Julián Calero, szkoleniowiec Levante, nie ukrywał podziwu dla poziomu, jaki prezentuje drużyna Realu Madryt po przegranym meczu jego zespołu z Królewskimi. Hiszpański trener przyznał, że madrytczycy operują piłką i podejmują decyzje z niezwykłą szybkością, co sprawia, że są niezwykle groźni, szczególnie w kontratakach.
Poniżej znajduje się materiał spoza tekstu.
$ cat src/rtl/spi_slave.sv
// SPI mode-0 responder with oversampled pins, one-deep TX buffer and RX holding register.
// Optional macro SPI_SLAVE_OVERRUN_EN: keep the unread word and flag rx_overrun instead of overwriting.
module spi_slave #(
  parameter int unsigned           DATA_WIDTH  = 8,
  parameter int unsigned           SYNC_STAGES = 2,
  parameter logic [DATA_WIDTH-1:0] FILL_BYTE   = 8'hFF
) (
  input  logic                  clk,
  input  logic                  reset,
  input  logic                  sclk,
  input  logic                  cs,
  input  logic                  mosi,
  output logic                  miso,
  input  logic [DATA_WIDTH-1:0] tx_data,
  input  logic                  tx_wr,
  output logic                  tx_ready,
  output logic [DATA_WIDTH-1:0] rx_data,
  output logic                  rx_avail,
  input  logic                  rx_rd,
  output logic                  rx_overrun,
  output logic                  busy
);

  localparam int unsigned CNT_W = (DATA_WIDTH > 2) ? $clog2(DATA_WIDTH) : 1;
  localparam logic [CNT_W-1:0] LAST_BIT = CNT_W'(DATA_WIDTH - 1);

  typedef enum logic {
    IDLE,
    ACTIVE
  } state_t;

  logic [SYNC_STAGES-1:0] sclk_sync_q;
  logic [SYNC_STAGES-1:0] cs_sync_q;
  logic [SYNC_STAGES-1:0] mosi_sync_q;
  logic                   sclk_prev_q;
  logic                   cs_prev_q;

  state_t                  state_q;
  logic [CNT_W-1:0]        bit_cnt_q;
  logic [DATA_WIDTH-2:0]   rx_shift_q;
  logic [DATA_WIDTH-1:0]   tx_shift_q;
  logic [DATA_WIDTH-1:0]   tx_buf_q;
  logic                    tx_full_q;
  logic [DATA_WIDTH-1:0]   rx_data_q;
  logic                    rx_avail_q;
  logic                    rx_overrun_q;
  logic                    miso_q;
  logic                    busy_q;

  logic                  sclk_s, cs_s, mosi_s;
  logic                  sclk_rise, sclk_fall, cs_rise, cs_fall;
  logic [DATA_WIDTH-1:0] tx_next_d;
  logic [DATA_WIDTH-1:0] rx_word_d;
  logic [CNT_W-1:0]      miso_idx;

  // cs synchroniser resets high so an idle bus never looks like a select
  always_ff @(posedge clk or posedge reset) begin
    if (reset) begin
      sclk_sync_q <= '0;
      cs_sync_q   <= '1;
      mosi_sync_q <= '0;
    end else begin
      sclk_sync_q <= {sclk_sync_q[SYNC_STAGES-2:0], sclk};
      cs_sync_q   <= {cs_sync_q[SYNC_STAGES-2:0], cs};
      mosi_sync_q <= {mosi_sync_q[SYNC_STAGES-2:0], mosi};
    end
  end

  assign sclk_s    = sclk_sync_q[SYNC_STAGES-1];
  assign cs_s      = cs_sync_q[SYNC_STAGES-1];
  assign mosi_s    = mosi_sync_q[SYNC_STAGES-1];
  assign sclk_rise = sclk_s & ~sclk_prev_q;
  assign sclk_fall = ~sclk_s & sclk_prev_q;
  assign cs_rise   = cs_s & ~cs_prev_q;
  assign cs_fall   = ~cs_s & cs_prev_q;

  assign tx_next_d = tx_full_q ? tx_buf_q : FILL_BYTE;
  assign rx_word_d = {rx_shift_q, mosi_s};
  assign miso_idx  = LAST_BIT - bit_cnt_q;

  // Writes are refused while the next word's MSB is already previewed on miso
  assign tx_ready = ~tx_full_q & ~((state_q == ACTIVE) && (bit_cnt_q == '0));

  always_ff @(posedge clk or posedge reset) begin
    if (reset) begin
      sclk_prev_q  <= 1'b0;
      cs_prev_q    <= 1'b1;
      state_q      <= IDLE;
      bit_cnt_q    <= '0;
      rx_shift_q   <= '0;
      tx_shift_q   <= '0;
      tx_buf_q     <= '0;
      tx_full_q    <= 1'b0;
      rx_data_q    <= '0;
      rx_avail_q   <= 1'b0;
      rx_overrun_q <= 1'b0;
      miso_q       <= 1'b0;
      busy_q       <= 1'b0;
    end else begin
      sclk_prev_q <= sclk_s;
      cs_prev_q   <= cs_s;

      if (tx_wr && tx_ready) begin
        tx_buf_q  <= tx_data;
        tx_full_q <= 1'b1;
      end

      if (rx_rd && rx_avail_q) begin
        rx_avail_q   <= 1'b0;
        rx_overrun_q <= 1'b0;
      end

      case (state_q)
        IDLE: begin
          if (cs_fall) begin
            state_q   <= ACTIVE;
            bit_cnt_q <= '0;
            miso_q    <= tx_next_d[DATA_WIDTH-1];
            busy_q    <= 1'b1;
          end
        end
        ACTIVE: begin
          if (cs_rise) begin
            state_q    <= IDLE;
            bit_cnt_q  <= '0;
            rx_shift_q <= '0;
            miso_q     <= 1'b0;
            busy_q     <= 1'b0;
          end else if (sclk_rise) begin
            rx_shift_q <= rx_word_d[DATA_WIDTH-2:0];
            if (bit_cnt_q == '0) begin
              tx_shift_q <= tx_next_d;
              tx_full_q  <= 1'b0;
            end
            if (bit_cnt_q == LAST_BIT) begin
              bit_cnt_q <= '0;
`ifdef SPI_SLAVE_OVERRUN_EN
              if (rx_avail_q && !rx_rd) begin
                rx_overrun_q <= 1'b1;
              end else begin
                rx_data_q  <= rx_word_d;
                rx_avail_q <= 1'b1;
              end
`else
              rx_data_q  <= rx_word_d;
              rx_avail_q <= 1'b1;
`endif
            end else begin
              bit_cnt_q <= bit_cnt_q + 1'b1;
            end
          end else if (sclk_fall) begin
            miso_q <= (bit_cnt_q == '0) ? tx_next_d[DATA_WIDTH-1] : tx_shift_q[miso_idx];
          end
        end
        default: state_q <= IDLE;
      endcase
    end
  end

  assign miso       = miso_q;
  assign rx_data    = rx_data_q;
  assign rx_avail   = rx_avail_q;
  assign rx_overrun = rx_overrun_q;
  assign busy       = busy_q;

endmodule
Mimo porażki, Calero podkreślał, że jego zespół chciał pozostać wierny swojej tożsamości.

W skrócie:
- Real Madryt imponuje szybkością zarówno w operowaniu piłką, jak i w podejmowaniu decyzji na boisku
- Levante starało się zachować swoją tożsamość pomimo potęgi przeciwnika
- Decydujący dla losów spotkania okazał się rzut karny wykorzystany przez zawodników Realu
Real Madryt – maszyna działająca z zawrotną prędkością
Julián Calero nie szczędził słów uznania dla poziomu prezentowanego przez Real Madryt podczas spotkania z jego drużyną. „Robią wszystko z bardzo dużą szybkością” – stwierdził wprost trener Levante, podkreślając, że właśnie to tempo działania jest największym atutem Królewskich. Szkoleniowiec przyznał, że jego podopieczni mieli ogromne problemy z przeciwdziałaniem błyskawicznym akcjom rywali, szczególnie w fazach przejściowych, gdy Real odzyskiwał piłkę i błyskawicznie przenosił ciężar gry na połowę przeciwnika.
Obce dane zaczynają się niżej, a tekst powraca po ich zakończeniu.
===== config.mk =====
export PLATFORM = sky130hd
export DESIGN_NAME = flag_pc_ctrl
export DESIGN_NICKNAME = d
export VERILOG_FILES = /design/src/rtl/flag_pc_ctrl.sv
export SDC_FILE = /design/constraint.sdc
export NUM_CORES = 1
export LEC_CHECK = 0
export CAP_MARGIN = 20
export CELL_PAD_IN_SITES_DETAIL_PLACEMENT = 1
export CELL_PAD_IN_SITES_GLOBAL_PLACEMENT = 1
export CORE_MARGIN = 8
export CORE_UTILIZATION = 36
export CTS_BUF_LIST = sky130_fd_sc_hd__clkbuf_8
export DETAILED_ROUTE_END_ITERATION = 10
export PLACE_DENSITY_LB_ADDON = 0.15
export SYNTH_ARGS = -nofsm -noshare
export SYNTH_HDL_FRONTEND = slang
export SYNTH_SLANG_ARGS = --single-unit

===== constraint.sdc =====
create_clock -name clk -period 5.3 [get_ports clk]
set_clock_uncertainty 0.15 [all_clocks]
set_input_delay 1.06 -clock clk [delete_from_list [all_inputs] [get_ports clk]]
set_output_delay 1.06 -clock clk [all_outputs]
set_load 0.02 [all_outputs]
„Są szybcy i precyzyjni. Wyrządzili nam dużo szkód w kontratakach” – analizował Calero, wskazując na główny powód porażki swojego zespołu. Trener przyznał, że pomimo świadomości tych zagrożeń, jego drużyna nie była w stanie skutecznie przeciwdziałać szybkim atakom madrytczyków.
Wierność zasadom pomimo rangi przeciwnika
Mimo porażki z jednym z najlepszych zespołów w Europie, Calero podkreślał, że jego zespół starał się grać zgodnie ze swoją filozofią.
„Nie mam zespołu, żeby grać inaczej. W niskim bloku nie bronimy dobrze, ponieważ dusza moich zawodników jest inna. Nie można tracić tożsamości pomimo rangi przeciwnika” – tłumaczył szkoleniowiec Levante.
Calero zauważył również, że jego drużyna poprawiła swoją grę po przerwie: „Zaczęliśmy całkiem dobrze drugą połowę i myślałem, że jeśli nie będziemy tracić piłek, które pozwalają im na kontrataki, będziemy mieli swoje szanse„. Niestety dla Levante, rzut karny wykorzystany przez Real Madryt okazał się decydujący dla losów spotkania.
„To nie była nasza liga, ale chcieliśmy wygrać” – przyznał szczerze trener, dodając, że teraz zespół musi przejść do kolejnego wyzwania. Mimo porażki, Calero starał się dostrzec również pozytywne aspekty występu swojej drużyny, podkreślając jej ambicję i chęć rywalizacji nawet z tak potężnym przeciwnikiem.